I cannot find my way to the truth or reality of this situation and I cannot help but wonder if it could be found if she were here to help me.
It was one thing to want her body. Another to become accustomed to her physical proximity, her touch. To begin to trust her, despite myself, was uncomfortable. To be so affected by her absence is not something I know how to understand or deal with.
I should be even more suspicious of her now, it is not like I do not have enough reasons. Yet I am not.
I should probably kill her and end all of this uncertainty and discomfort, now that I can. Yet I will not.
I do not think I have ever been so completely at a loss for what to do, been so enmeshed in a situation I felt so little in control of, had so little idea how to resolve.
I want something I cannot quite see or comprehend.
And I am afraid. Afraid to go forward, backward, or stay where I am.
…..
'I am surprised you shared this with me.'
'Please don't make me regret it.'
…..
Is it twisted that I am hoping the pain I can feel in her now is my fault? If another is the cause and I have done nothing to stop it I will feel . . . I will be . . . . guilty of not caring for her properly. She is my bonded, my asset, mine to protect.
If her pain is my fault then it might mean . . . .
…..
'I don't want you to die because of me.'
…..
On the third night of my reign I demonstrated just how quickly affairs of state can be dealt with if sycophancy and misdirection are removed from the equation. It would have been quicker with her help but I can be a highly motivated self-starter when required. And her Great Grandfather is not the only one who is able to wield a big sword.
Driving is cathartic, I do not know why, when it is such a new invention. Sophie Anne was faithful to her French roots but fortunately her taste in cars was unashamedly Latin.
Selecting a Ferrari I take off into the night.
With my elbow on the door sill and the wind in my hair I suddenly feel like I am able to think again . . . .
…..
Done with driving I park up and make my way through the night on foot, drawn by my hungers to the human dwelling I can see in the distance.
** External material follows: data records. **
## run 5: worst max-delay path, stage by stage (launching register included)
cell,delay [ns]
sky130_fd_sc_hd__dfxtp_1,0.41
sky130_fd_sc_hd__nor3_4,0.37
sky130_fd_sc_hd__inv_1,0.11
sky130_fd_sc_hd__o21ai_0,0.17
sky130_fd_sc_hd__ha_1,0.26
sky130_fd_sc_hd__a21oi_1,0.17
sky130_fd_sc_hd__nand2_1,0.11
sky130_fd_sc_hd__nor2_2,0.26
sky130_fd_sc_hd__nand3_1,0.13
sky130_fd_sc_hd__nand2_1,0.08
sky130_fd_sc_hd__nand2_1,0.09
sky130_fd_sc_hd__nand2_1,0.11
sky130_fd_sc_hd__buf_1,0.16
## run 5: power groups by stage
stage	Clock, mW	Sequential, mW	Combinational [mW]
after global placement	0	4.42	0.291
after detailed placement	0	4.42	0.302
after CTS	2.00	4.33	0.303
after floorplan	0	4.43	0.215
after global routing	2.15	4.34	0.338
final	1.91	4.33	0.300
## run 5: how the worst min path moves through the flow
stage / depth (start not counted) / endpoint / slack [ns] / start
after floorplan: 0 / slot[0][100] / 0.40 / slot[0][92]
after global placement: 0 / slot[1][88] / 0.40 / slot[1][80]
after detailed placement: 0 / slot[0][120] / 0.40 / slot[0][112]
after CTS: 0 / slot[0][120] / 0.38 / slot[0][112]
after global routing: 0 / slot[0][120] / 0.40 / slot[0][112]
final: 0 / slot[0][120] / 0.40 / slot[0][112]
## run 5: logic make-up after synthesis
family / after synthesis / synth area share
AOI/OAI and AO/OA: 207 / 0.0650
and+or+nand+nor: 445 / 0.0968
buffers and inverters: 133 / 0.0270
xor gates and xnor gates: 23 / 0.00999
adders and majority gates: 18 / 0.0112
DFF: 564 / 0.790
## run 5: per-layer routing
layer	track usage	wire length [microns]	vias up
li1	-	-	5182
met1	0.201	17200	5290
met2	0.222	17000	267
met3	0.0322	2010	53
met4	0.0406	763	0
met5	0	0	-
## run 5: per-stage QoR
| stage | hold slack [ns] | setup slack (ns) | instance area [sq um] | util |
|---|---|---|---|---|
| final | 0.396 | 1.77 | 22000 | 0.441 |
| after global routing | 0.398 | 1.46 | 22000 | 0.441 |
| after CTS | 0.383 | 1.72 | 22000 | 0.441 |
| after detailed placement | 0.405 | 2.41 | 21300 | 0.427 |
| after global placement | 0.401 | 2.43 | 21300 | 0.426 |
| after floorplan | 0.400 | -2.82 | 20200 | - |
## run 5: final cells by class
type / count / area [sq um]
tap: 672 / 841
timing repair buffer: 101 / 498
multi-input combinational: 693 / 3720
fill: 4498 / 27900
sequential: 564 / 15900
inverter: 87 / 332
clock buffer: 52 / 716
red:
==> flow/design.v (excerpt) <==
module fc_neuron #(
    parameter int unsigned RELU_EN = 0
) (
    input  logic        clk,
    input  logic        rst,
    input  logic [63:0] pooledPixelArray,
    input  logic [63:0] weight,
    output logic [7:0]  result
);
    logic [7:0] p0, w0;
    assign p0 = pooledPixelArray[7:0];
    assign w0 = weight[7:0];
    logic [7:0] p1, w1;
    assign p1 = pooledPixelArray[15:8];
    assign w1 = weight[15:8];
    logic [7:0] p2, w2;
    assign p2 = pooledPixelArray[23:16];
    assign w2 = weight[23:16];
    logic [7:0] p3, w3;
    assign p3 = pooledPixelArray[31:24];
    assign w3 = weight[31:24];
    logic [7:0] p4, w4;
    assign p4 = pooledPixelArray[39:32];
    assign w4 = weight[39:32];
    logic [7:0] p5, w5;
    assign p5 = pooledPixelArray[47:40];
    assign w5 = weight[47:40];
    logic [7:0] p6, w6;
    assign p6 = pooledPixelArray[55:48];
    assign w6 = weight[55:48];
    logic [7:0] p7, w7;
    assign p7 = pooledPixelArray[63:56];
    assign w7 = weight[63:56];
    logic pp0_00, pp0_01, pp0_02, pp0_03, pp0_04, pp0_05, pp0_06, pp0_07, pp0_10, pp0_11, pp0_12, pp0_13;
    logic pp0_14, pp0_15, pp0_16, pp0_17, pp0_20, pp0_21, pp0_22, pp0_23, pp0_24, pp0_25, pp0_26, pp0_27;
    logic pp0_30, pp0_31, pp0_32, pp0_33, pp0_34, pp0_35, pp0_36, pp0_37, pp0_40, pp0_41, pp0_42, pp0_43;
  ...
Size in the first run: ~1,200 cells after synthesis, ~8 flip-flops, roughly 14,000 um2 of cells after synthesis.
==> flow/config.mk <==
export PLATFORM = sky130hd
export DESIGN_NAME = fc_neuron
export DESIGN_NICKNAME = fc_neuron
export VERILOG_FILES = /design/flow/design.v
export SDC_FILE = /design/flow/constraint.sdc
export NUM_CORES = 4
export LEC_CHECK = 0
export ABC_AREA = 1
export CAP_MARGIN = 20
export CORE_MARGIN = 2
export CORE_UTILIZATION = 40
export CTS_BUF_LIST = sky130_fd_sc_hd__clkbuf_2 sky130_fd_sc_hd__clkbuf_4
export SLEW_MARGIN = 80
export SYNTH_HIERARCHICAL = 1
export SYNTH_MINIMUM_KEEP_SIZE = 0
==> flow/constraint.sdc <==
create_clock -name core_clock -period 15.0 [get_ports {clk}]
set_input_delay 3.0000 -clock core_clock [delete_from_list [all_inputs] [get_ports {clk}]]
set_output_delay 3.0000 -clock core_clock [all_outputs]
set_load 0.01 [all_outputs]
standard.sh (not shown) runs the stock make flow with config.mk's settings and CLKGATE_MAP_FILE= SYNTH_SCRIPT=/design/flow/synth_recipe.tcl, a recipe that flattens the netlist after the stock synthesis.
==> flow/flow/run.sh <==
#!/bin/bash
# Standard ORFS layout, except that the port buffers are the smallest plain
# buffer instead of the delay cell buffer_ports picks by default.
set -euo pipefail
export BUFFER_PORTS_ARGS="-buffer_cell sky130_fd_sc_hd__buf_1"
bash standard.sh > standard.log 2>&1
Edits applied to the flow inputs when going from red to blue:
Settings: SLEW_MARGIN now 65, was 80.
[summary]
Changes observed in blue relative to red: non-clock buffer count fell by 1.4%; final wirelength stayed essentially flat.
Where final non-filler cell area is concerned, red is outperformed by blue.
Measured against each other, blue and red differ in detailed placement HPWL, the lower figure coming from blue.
The porch steps are old and creaky as I ascend, the door slow to be opened.
"Do you remember the night Compton tried to trick me into taking you to the Queen?"
A/N First and foremost. Thank you so much for all your reviews and encouragement. I've caught up with myself so I'm writing each chapter as I go along now and I can't tell you how motivating it is to know that readers are enjoying the story and waiting to see what happens next.
Second. Happy Holidays!
And third. Drinking and eating Chez Mortissues commences on Christmas Eve. If I can string a coherent sentence together after that I'll post again. If I can't, I'm sorry, but I usually dry out fairly early in the New Year . . . .
In the meantime your thoughts on poor Eric are welcome ;o)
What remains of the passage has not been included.